Change of basis changes rank of matrix

Question

I have $3\times 3$ matrix $A$ with full rank in basis $\mathcal{B}_1$. If I change the basis to $\mathcal{B}_2$, I get matrix $A'$. But does the rank of $A'$ changes or stays $3$. I would say it stays the same, but I don't know how to prove that.

Answer 1

You are right, the rank stays the same. $A$ and $A'$ represent the same endomorphism but in two different bases. They are said similar. See here for the proof.

Answer 2

If $A$ is the transformation matrix of the endomorphism $f: V \to V$ with respect the basis $B_1$ of the vectorspace $V$ and $A'$ the transformation matrix of $f$ with respect to the basis $B_2$ of the vectorspace V you can find an invertible matrix $P$ such that $A'=P^{-1}AP$ which is the same as saying that $A$ and $A'$ are similar. It immediately follows of the definition of similar martices that $A$ and $A'$ have the same determinant.

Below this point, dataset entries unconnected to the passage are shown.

This design comes from an exercise in tuning for small area, a short achievable clock period and few clock cycles on the open sky130 flow, not from production work. Function was checked by simulation only, so behaviour that the tests miss may differ from the original. Power figures rest on the tool's default switching activity, not on a simulated workload.

--- flow/run.sh ---
#!/bin/bash
# synth_recipe.tcl (not shown) runs the flow's synth.tcl, then flattens the netlist and writes it again
# the make line also repeats each setting of config.mk as NAME=value (left out here)
make -C /OpenROAD-flow-scripts/flow DESIGN_CONFIG=/design/flow/config.mk WORK_HOME=/design/flow/orfs CLKGATE_MAP_FILE= SYNTH_SCRIPT=/design/flow/synth_recipe.tcl finish
--- flow/config.mk ---
export PLATFORM = sky130hd
export DESIGN_NAME = scc_chinj
export DESIGN_NICKNAME = scc_chinj
export VERILOG_FILES = /design/flow/design.v
export SDC_FILE = /design/flow/constraint.sdc
export NUM_CORES = 4
export LEC_CHECK = 0
export CAP_MARGIN = 20
export CORE_MARGIN = 2
export CORE_UTILIZATION = 60
export PLACE_DENSITY = 0.7
export SETUP_SLACK_MARGIN = 4
export SLEW_MARGIN = 20
--- flow/constraint.sdc ---
create_clock -name core_clock -period 10.0 [get_ports {clk}]
set_input_delay 2.0000 -clock core_clock [delete_from_list [all_inputs] [get_ports {clk}]]
set_output_delay 2.0000 -clock core_clock [all_outputs]
set_load 0.01 [all_outputs]
--- flow/design.v ---
module scc_chinj (
    input  wire        clk,
    input  wire        rst,
    input  wire        start,
    input  wire        seed_load,
    input  wire [31:0] seed_in,
    input  wire [31:0] txlen,
    input  wire [31:0] window,
    output wire        ready,
    output wire        done,
    output wire [31:0] seed_out,
    output wire [31:0] nflip,
    input  wire        in_valid,
    output wire        in_ready,
    input  wire [31:0] in_data,
    output wire        out_valid,
    input  wire        out_ready,
    output wire [31:0] out_data
);
    localparam [1:0] S_IDLE  = 2'd0,
                     S_SETUP = 2'd1,
                     S_RUN   = 2'd2,
                     S_DONE  = 2'd3;
    function [31:0] lstep(input [31:0] l);
        lstep = {l[30:0], l[31] ^ l[21] ^ l[1] ^ l[0]};
    endfunction
    function [31:0] lstep4(input [31:0] l);
        lstep4 = lstep(lstep(lstep(lstep(l))));
    endfunction
    function [31:0] lstep16(input [31:0] l);
        lstep16 = lstep4(lstep4(lstep4(lstep4(l))));
    endfunction
    function [12:0] sub12(input [11:0] a, input [11:0] b);
        reg [11:0] g, p, G, P;
        integer i, lv, k;
        begin
            g = ~a & b;
            p = ~(a ^ b);
            G = g; P = p;
            for (lv = 1; lv < 12; lv = lv * 2)
                for (i = 11; i >= 0; i = i - 1)
                    if ((i / lv) % 2 == 1) begin
                        k = (i / lv) * lv - 1;
                        G[i] = G[i] | (P[i] & G[k]);
                        P[i] = P[i] & P[k];
                    end
            sub12 = {G[11], a ^ b ^ {G[10:0], 1'b0}};
        end
    endfunction
    function [33:0] add33(input [32:0] a, input [32:0] b, input ci);
        reg [32:0] g, p, G, P;
        integer i, lv, k;
        begin
            g = a & b;
            p = a ^ b;
            G = g; P = p;
            G[0] = g[0] | (p[0] & ci);
            for (lv = 1; lv < 33; lv = lv * 2)
                for (i = 32; i >= 0; i = i - 1)
                    if ((i / lv) % 2 == 1) begin
                        k = (i / lv) * lv - 1;
                        G[i] = G[i] | (P[i] & G[k]);
                        P[i] = P[i] & P[k];
                    end
            add33 = {G[32], p ^ {G[31:0], ci}};
        end
    endfunction
    function [31:0] inc32(input [31:0] x);
        reg [31:0] A;
        integer i, lv, k;
        begin
            A = x;
            for (lv = 1; lv < 32; lv = lv * 2)
                for (i = 31; i >= 0; i = i - 1)
                    if ((i / lv) % 2 == 1) begin
                        k = (i / lv) * lv - 1;
                        A[i] = A[i] & A[k];
                    end
            inc32 = x ^ {A[30:0], 1'b1};
        end
    endfunction
    function [26:0] dec27(input [26:0] x);
        reg [26:0] A;
        integer i, lv, k;
        begin
            A = ~x;
            for (lv = 1; lv < 27; lv = lv * 2)
                for (i = 26; i >= 0; i = i - 1)
                    if ((i / lv) % 2 == 1) begin
                        k = (i / lv) * lv - 1;
                        A[i] = A[i] & A[k];
                    end
            dec27 = x ^ {A[25:0], 1'b1};
        end
    endfunction
    function [9:0] r4step(input [9:0] r, input [1:0] d, input [9:0] l, input [11:0] l3);
        reg [11:0] t;
        reg [12:0] d1, d2, d3;
        begin
            t  = {r, d};
            d1 = sub12(t, {2'b00, l});
            d2 = sub12(t, {1'b0, l, 1'b0});
            d3 = sub12(t, l3);
            r4step = !d3[12] ? d3[9:0] : !d2[12] ? d2[9:0] : !d1[12] ? d1[9:0] : t[9:0];
        end
    endfunction
    reg  [1:0]  state;
    reg  [31:0] lf;          
    reg  [31:0] nflip_r;
    reg  [31:0] wl;          
    reg  [31:0] rl;          
    reg  [31:0] gp;          
    reg  [31:0] fp;          
    reg  [31:0] buf_r;       
    reg  [31:0] out_r;       
    reg         lastq;       
    reg  [26:0] wcnt;        
    reg         part;        
    reg  [11:0] l3;          
    reg         narrow;      
    reg         rle;         
    reg         rlt;         
    reg         fv;          
    reg         act;         
    reg         a0, a1, a2, a3;    
    reg         ph;          
    reg  [9:0]  r0, r1, r2, r3;    
    reg  [7:0]  k1, k2, k3;        
    reg  [7:0]  h2, h3, g3;        
    reg  [9:0]  res;         
    reg         resv;
    reg         sl;          
    reg  [5:0]  scnt;        
    reg         fpend;       
    reg         bfull;
    reg         ov;
    wire [31:0] lf16 = lstep16(lf);
    reg  [31:0] lf_d;
    reg         ph_d;
    reg         a0_d;
    reg  [5:0]  scnt_d;
    reg  [3:0]  b0;
    reg         sbit;
    wire [31:0] lf16_d = lstep16(lf_d);
    always @(posedge clk) begin
        b0   <= ph_d ? lf_d[11:8] : lf16_d[15:12];
        sbit <= lf16_d[~scnt_d[3:0]];
    end
    wire [9:0]  l10   = wl[9:0];
    wire [9:0]  c0_in = r0;
    wire [9:0]  c0_m  = r4step(c0_in, b0[3:2], l10, l3);
    wire [9:0]  c0    = r4step(c0_m,  b0[1:0], l10, l3);
    wire [9:0]  c1_in = r1;
    wire [9:0]  c1_m  = r4step(c1_in, k1[7:6], l10, l3);
    wire [9:0]  c1    = r4step(c1_m,  k1[5:4], l10, l3);
    wire [9:0]  c2_in = r2;
    wire [9:0]  c2_m  = r4step(c2_in, k2[7:6], l10, l3);
    wire [9:0]  c2    = r4step(c2_m,  k2[5:4], l10, l3);
    wire [9:0]  c3_in = r3;
    wire [9:0]  c3_m  = r4step(c3_in, k3[7:6], l10, l3);
    wire [9:0]  c3    = r4step(c3_m,  k3[5:4], l10, l3);
    wire [32:0] sub_a = sl ? {fp, sbit} : {1'b0, rl};
    wire [33:0] sub_r = add33(sub_a, ~{1'b0, wl}, 1'b1);
    wire        sub_b = !sub_r[33];                  
    wire [31:0] s_rem = sub_b ? sub_a[31:0] : sub_r[31:0];
    wire        acc      = (state == S_IDLE || state == S_DONE) && start;
    wire        setup    = (state == S_SETUP);
    wire        running  = (state == S_RUN);
    wire        load     = in_valid && !bfull && (setup || running);
    wire        emit     = ov && out_ready && running;
    wire        cand     = running && (bfull || load);    
    wire        ofree    = !ov || out_ready;
    wire        fhit     = fpend && (fp[31:5] == 27'd0);
    wire        fapply   = fhit && cand;
    wire        wpend    = act || a0 || a1 || a2 || a3 || resv || sl;
    wire        wdone    = !wpend || (gp[31:5] != 27'd0);
    wire [31:0] fmask    = 32'h8000_0000 >> fp[4:0];
    wire        lastword = (wcnt == 27'd0) || (wcnt == 27'd1 && !part);
    wire [31:0] gp_dec   = {dec27(gp[31:5]), gp[4:0]};
    wire [31:0] fp_dec   = {dec27(fp[31:5]), fp[4:0]};
    wire        ffree    = !fpend || fapply;
    wire        xfer     = resv && ffree && running;
    wire        move     = cand && wdone && ofree && !xfer;
    wire [31:0] cword    = (bfull ? buf_r : in_data) ^ (fapply ? fmask : 32'd0);
    wire        pend     = ph;
    wire        stall    = a3 && pend && resv && !xfer;
    wire        pidle    = !a0 && !a1 && !a2 && !a3;
    wire        adv      = !pidle && !stall && running;
    wire        bound    = adv && pend;                 
    wire        can0     = act && fv && narrow && !rlt && running;
    wire        go0      = can0 && (pidle || (pend && !stall));
    wire        repl     = act && fv && rlt && running && pidle && !resv && !sl;
    wire        sfin     = sl && (scnt == 6'd32);
    wire        sbitc    = sl && !sfin;
    wire        sgo      = act && fv && !narrow && !rlt && running && pidle && !resv &&
                           !sl && !fpend && (gp[31:5] == 27'd0);
    wire        hand     = xfer || sfin;                
    wire        dstart   = go0 || sgo;                  
    wire [31:0] fs_a     = sl ? fp : gp;
    wire [9:0]  fs_b     = sl ? {5'd0, gp[4:0]} : res;
    wire [32:0] f_sum    = add33({1'b0, fs_a}, {23'd0, fs_b}, 1'b0);
    wire [32:0] g_sum    = add33({1'b0, gp}, {1'b0, wl}, 1'b0);
    wire [11:0] l3_new   = add33({23'd0, wl[9:0]}, {22'd0, wl[9:0], 1'b0}, 1'b0);
    assign ready     = (state == S_IDLE) || (state == S_DONE);
    assign done      = (state == S_DONE);
    assign seed_out  = lf;
    assign nflip     = nflip_r;
    assign in_ready  = !bfull;
    assign out_valid = ov;
    assign out_data  = out_r;
    always @(posedge clk) begin
        if (rst)
            state <= S_IDLE;
        else if (acc)
            state <= S_SETUP;
        else if (setup)
            state <= (rl == 32'd0) ? S_DONE : S_RUN;
        else if (running) begin
            if (emit && lastq)
                state <= S_DONE;
        end else
            state <= S_IDLE;
    end
    always @(posedge clk) begin
        l3     <= l3_new;
        narrow <= (wl[31:10] == 22'd0);
        rle    <= sub_b || (rl == wl);
        rlt    <= sub_b;
        fv     <= !(acc || dstart || repl || sl);
    end
    always @(posedge clk) begin
        if (rst || acc)
            act <= 1'b0;
        else if (setup)
            act <= (wl != 32'd0) && (rl != 32'd0);
        else if (dstart && rle)
            act <= 1'b0;
    end
    always @* begin
        if (rst || acc) begin
            a0_d = 1'b0;
            ph_d = 1'b0;
        end else if (go0) begin
            a0_d = 1'b1;
            ph_d = 1'b0;
        end else begin
            a0_d = bound ? 1'b0 : a0;
            ph_d = adv ? !ph : ph;
        end
    end
    always @(posedge clk) begin
        a0 <= a0_d;
        ph <= ph_d;
        if (rst || acc) begin
            a1 <= 1'b0;
            a2 <= 1'b0;
            a3 <= 1'b0;
        end else if (bound) begin
            a1 <= a0;
            a2 <= a1;
            a3 <= a2;
        end
    end
    always @(posedge clk) begin
        if (bound) begin
            k1 <= lf_d[23:16];
            h2 <= lf_d[15:8];
            k2 <= h2;
            h3 <= lf_d[7:0];
            g3 <= h3;
            k3 <= g3;
        end else if (adv) begin
            k1 <= {k1[3:0], 4'd0};
            k2 <= {k2[3:0], 4'd0};
            k3 <= {k3[3:0], 4'd0};
        end
    end
    always @(posedge clk) begin
        if (rst || acc)
            resv <= 1'b0;
        else if (bound && a3)
            resv <= 1'b1;
        else if (xfer)
            resv <= 1'b0;
    end
    always @(posedge clk) begin
        if (rst || acc)
            sl <= 1'b0;
        else if (sgo)
            sl <= 1'b1;
        else if (sfin)
            sl <= 1'b0;
    end
    always @* begin
        if (sgo)
            scnt_d = 6'd0;
        else if (sbitc)
            scnt_d = scnt + 6'd1;
        else
            scnt_d = scnt;
    end
    always @(posedge clk) scnt <= scnt_d;
    always @(posedge clk) begin
        if (rst || acc)
            fpend <= 1'b0;
        else if (hand)
            fpend <= 1'b1;
        else if (fapply)
            fpend <= 1'b0;
    end
    always @(posedge clk) begin
        if (rst || acc)
            bfull <= 1'b0;
        else if (move)
            bfull <= 1'b0;
        else if (load)
            bfull <= 1'b1;
    end
    always @(posedge clk) begin
        if (rst || acc)
            ov <= 1'b0;
        else if (move)
            ov <= 1'b1;
        else if (emit)
            ov <= 1'b0;
    end
    always @(posedge clk) begin
        if (acc)
            part <= (txlen[4:0] != 5'd0);
        else if (move && wcnt == 27'd0)
            part <= 1'b0;
    end
    always @* begin
        if (rst)
            lf_d = 32'd1;
        else if (acc && seed_load)
            lf_d = seed_in;
        else if ((adv && a0) || (sbitc && scnt[3:0] == 4'd15))
            lf_d = lf16;
        else
            lf_d = lf;
    end
    always @(posedge clk) lf <= lf_d;
    always @(posedge clk) begin
        if (bound || go0)
            r0 <= 10'd0;
        else if (adv && a0)
            r0 <= c0;
    end
    always @(posedge clk) if (bound ? a0 : (adv && a1)) r1 <= bound ? c0 : c1;
    always @(posedge clk) if (bound ? a1 : (adv && a2)) r2 <= bound ? c1 : c2;
    always @(posedge clk) if (bound ? a2 : (adv && a3)) r3 <= bound ? c2 : c3;
    always @(posedge clk) if (bound && a3) res <= c3;
    always @(posedge clk) begin
        if (acc)
            wl <= window;
        else if (repl)
            wl <= rl;
    end
    always @(posedge clk) begin
        if (acc)
            rl <= txlen;
        else if (dstart)
            rl <= sub_r[31:0];
    end
    always @(posedge clk) begin
        if (acc)
            wcnt <= txlen[31:5];
        else if (move && wcnt != 27'd0)
            wcnt <= dec27(wcnt);
    end
    always @(posedge clk) begin
        if (rst)
            nflip_r <= 32'd0;
        else if (acc || hand)
            nflip_r <= acc ? 32'd0 : inc32(nflip_r);
    end
    always @(posedge clk) begin
        if (acc || hand || move)
            gp <= acc ? 32'd0 : hand ? g_sum[31:0] : gp_dec;
    end
    always @(posedge clk) begin
        if (hand || move || sgo || sbitc)
            fp <= hand ? f_sum[31:0] : move ? fp_dec : (sgo ? 32'd0 : s_rem);
    end
    always @(posedge clk) begin
        if (cand || load)
            buf_r <= cword;
    end
    always @(posedge clk) begin
        if (move)
            out_r <= cword;
    end
    always @(posedge clk) begin
        if (rst || acc)
            lastq <= 1'b0;
        else if (move)
            lastq <= lastword;
    end
endmodule
==> results_tabular.tex, run 1 <==
\begin{tabular}{lr}
\hline
Metric & Value \\
\hline
\multicolumn{2}{l}{\textbf{Synthesis}} \\
\quad Main combinational cell family by area after synthesis & adder cells \\
\quad Synthesized netlist cell count & 3,883 \\
\quad Post-synthesis share of cell area spent on and, or, nand and nor gates & 0.144 \\
\quad Async set or reset register ratio after synthesis & 0 \\
\quad Count of different cell masters after synthesis & 95 \\
\quad Most used standard cells in the synthesized netlist & nand2\_1 (363), ha\_1 (354), edfxtp\_1 (308), nor2\_1 (295), inv\_1 (245) \\
\quad Parity-gate share of the synthesized area counting xor and xnor cells & 0.103 \\
\quad Sequential-to-total area share from yosys stat & 0.318 \\
\quad Number of warnings reported in the yosys synthesis log & 1 \\
\quad Adder and majority cell fraction of the synthesized area & 0.180 \\
\quad Synth Net Count & 4,476 \\
\quad Most used standard cell by instance count after synthesis & nand2\_1 \\
\quad Multiplexer fraction of the synthesized cell area & 0.0449 \\
\quad Library cell occupying the most area in the post-synthesis netlist & edfxtp\_1 \\
\quad Top cell type's share of synthesized area & 0.255 \\
\quad Post-synthesis cell area & 0.0363 mm\^{}2 \\
\quad Dominant synthesized flop cell & edfxtp\_1 \\
\quad Top cells by area in the synthesized netlist & edfxtp\_1 (25\%), ha\_1 (12\%), dfxtp\_1 (6.3\%) \\
\quad Count of flip-flops with a built-in enable after synthesis & 308 \\
\quad Average cell area after synthesis & 9.35 um\^{}2 \\
\quad Complex-gate fraction of the synthesized area & 0.167 \\
\quad Post-synthesis register bit count & 423 \\
\multicolumn{2}{l}{\textbf{Layout}} \\
\quad Share of post-route cells with drive strength above 1 & 0.187 \\
\quad FILL cells & 4,099 \\
\quad Area delta synth->final & 25.9\% \\
\quad Number of nets in the finished design & 4,927 \\
\quad Final design utilization & 0.760 \\
\multicolumn{2}{l}{\textbf{Routing}} \\
\quad Overall via count from detail\_route & roughly 34,000 \\
\quad Detail-routed net length per standard cell & 25.5 um \\
\quad Via/cell ratio & 6.65 \\
\quad Iter 0 DRT Violations & 4,096 \\
\quad Final Routed Wirelength & 132 mm \\
\quad Length of the first detailed-routing pass in iterations & 6 \\
\quad Count of unresolved DRC violations after routing & 0 \\
\quad Remaining antenna violation count after routing & 0 \\
\multicolumn{2}{l}{\textbf{Timing}} \\
\quad Sum of negative setup slack & 0 ns \\
\quad Tcrit/Tclk final & 0.641 \\
\quad Pin slew with the least headroom to its limit & 1.18 ns \\
\quad Clock Skew & 0.0472 ns \\
\quad Tmin final & 6.41 ns \\
\quad Worst-case headroom to the max-slew limit & 0.213 \\
\quad RSZ-0062 raised after global routing & true \\
\quad Number of endpoints failing setup at the final stage & 0 \\
\quad Fmax & roughly 0.16 GHz \\
\quad Hold violation total from the final report & 0 \\
\quad Final slew viol count & 0 \\
\multicolumn{2}{l}{\textbf{Worst setup path}} \\
\quad Critical Setup Path Class & reg2reg \\
\quad CP most frequent cell & a21o\_1 \\
\quad Worst flop-to-flop path startpoint & wl[0] \\
\quad WP data arrival & 6.76 ns \\
\quad Worst-path cell with the longest stage delay & edfxtp\_1 \\
\quad Peak per-stage delay on the critical path & 0.44 ns \\
\quad Data required time at the worst endpoint & 10.35 ns \\
\quad Top fanout value on the critical path & 5 \\
\quad Worst setup path startpoint & wl[0] \\
\quad Capturing element type of the critical path & register \\
\quad Type of element launching the critical path & register \\
\multicolumn{2}{l}{\textbf{Job}} \\
\quad Max-cap violations & 0 \\
\multicolumn{2}{l}{\textbf{Placed design}} \\
\quad Final RePlAce weighted congestion & roughly 1.0 \\
\quad Count of input and output buffers & around 230 \\
\quad Detail Placement HPWL & 90.7 mm \\
\multicolumn{2}{l}{\textbf{GRT}} \\
\quad Grt total ovfl & 0 \\
\quad Number of global-route vias before repair & 32,700 \\
\quad Total GRT Usage & 0.395 \\
\quad Antenna violations before repair & 2 \\
\quad Maximum number of pins on one net before global-route repair & 69 \\
\quad Global-route wire length before repair & $\sim$190 mm \\
\multicolumn{2}{l}{\textbf{Floorplan}} \\
\quad Area enclosed by the die boundary & 0.0625 mm\^{}2 \\
\quad Std-Cell Core Area & 0.0601 mm\^{}2 \\
\quad Starting utilization of the core area & 0.604 \\
\quad Boundary Pins & 234 \\
\quad Num rows & 90 \\
\quad Die Y & between 200 and 300 um \\
\quad Horizontal die dimension & approximately 250 um \\
\multicolumn{2}{l}{\textbf{Clock tree}} \\
\quad Clock transition at the registers of the reported paths & 0.06 ns \\
\quad \# clock sinks & 423 \\
\quad Clock network latency to the later pin of the worst-skew pair & $\sim$0.64 ns \\
\quad H-tree level count & 2 \\
\quad Hold bufs inserted after CTS & 0 \\
\quad Clock tree from TritonCTS & done \\
\quad Number of buffers created by CTS & between 50 and 60 \\
\quad Cell at the root of the clock tree & clkbuf\_16 \\
\quad Number of buffers on the longest clock path & 3 \\
\multicolumn{2}{l}{\textbf{Pwr}} \\
\quad Static Leakage & around 18 nW \\
\quad Largest vdd supply drop & 251 uV \\
\quad Pwr dens & 344 mW/mm\^{}2 \\
\multicolumn{2}{l}{\textbf{Status}} \\
\quad Status & timing/DRC/antenna clean \\
\multicolumn{2}{l}{\textbf{Hold path}} \\
\quad Hold path startpoint & h3[4] \\
\quad Class of the tightest hold or removal check & reg2reg \\
\hline
\end{tabular}
==> final timing paths <==
| path | endpoint | slack, ns | cells after the start |
|---|---|---|---|
| worst max-delay path | r3[6] | 3.59 | 32 |
| worst min-delay path | g3[4] | 0.42 | 0 |
| worst max register to register | r3[6] | 3.59 | 32 |
| worst min register to register | g3[4] | 0.42 | 0 |
==> state kept, by name, indices dropped and copies added (netlist names), 12 cells and up <==
register	flops
out_r	32
rl	32
gp	32
fp	32
wcnt	27
buf_r	32
lf	32
wl	32
nflip_r	32
l3	12
==> cells by family (layout without fill, tap and decap cells) <==
group | count (synthesis) | after routing
muxes | 156 | 156
AOI/OAI and AO/OA | 912 | 912
xor gates and xnor gates | 405 | 405
and+or+nand+nor | 1116 | 1120
adders and majority gates | 459 | 459
DFF | 423 | 423
buffers and inverters | 412 | 901
other | 0 | 2
==> power breakdown <==
group / internal, mW / switching, mW
Clock: 1.16 / 0.819
Sequential: 2.32 / 0.316
Combinational: 4.88 / 6.24
==> critical path, delay by kind of cell (launching register included) <==
kind	cells	cell delay [ns]
adder cells (fa/ha/maj)	2	0.47
multiplexers	1	0.09
AO/OA/AOI/OAI	20	3.85
buffers and inverters	4	0.58
AND/OR/NAND/NOR	5	0.67
flip-flops	1	0.44
==> metrics by stage <==
step | cells | power (mW) | setup WS [ns] | hold slack (ns) | area (um^2)
floorplan | 3883 | 8.27 | 3.58 | 0.400 | 36800
global placement | 4792 | 10.3 | 2.39 | 0.400 | 39900
detailed placement | 4792 | 10.4 | 2.26 | 0.405 | 39900
CTS | 5029 | 13.6 | 3.92 | 0.417 | 43600
global route | 5158 | 16.3 | 3.47 | 0.424 | 45700
finish | 5160 | 15.7 | 3.59 | 0.418 | 45700
==> cells in the final DEF (no fill, tap or decap), drive strengths merged, types with 31 or more instances in the layout <==
master	n
buf	317
o21ai	201
xor2	195
and2	45
nor2	295
ha	354
nand2	364
nor4	37
o211ai	31
nand4	34
a21boi	33
a21oi	208
a211oi	36
nor2b	53
nand3	73
mux2i	110
edfxtp	308
xnor2	199
a21o	75
clkbuf	71
nor3	83
clkdlybuf4s50	233
nand2b	34
mux2	46
o21a	73
dfxtp	115
inv	246
fa	105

Here is a proof that is very intuitive.

Answer 3

Well, a base change can be viewed as a left-multiplication with a full-rank (invertible) matrix $B$, i..e., $A' = BA$. By using determinants $\det (A') = \det(BA) = \det(B)\cdot \det(A)$. Since $A$ has full rank by hypothesis and $B$ has full rank as well, $\det(B)\cdot \det(A)\ne 0$ and so $A'$ has full rank as well.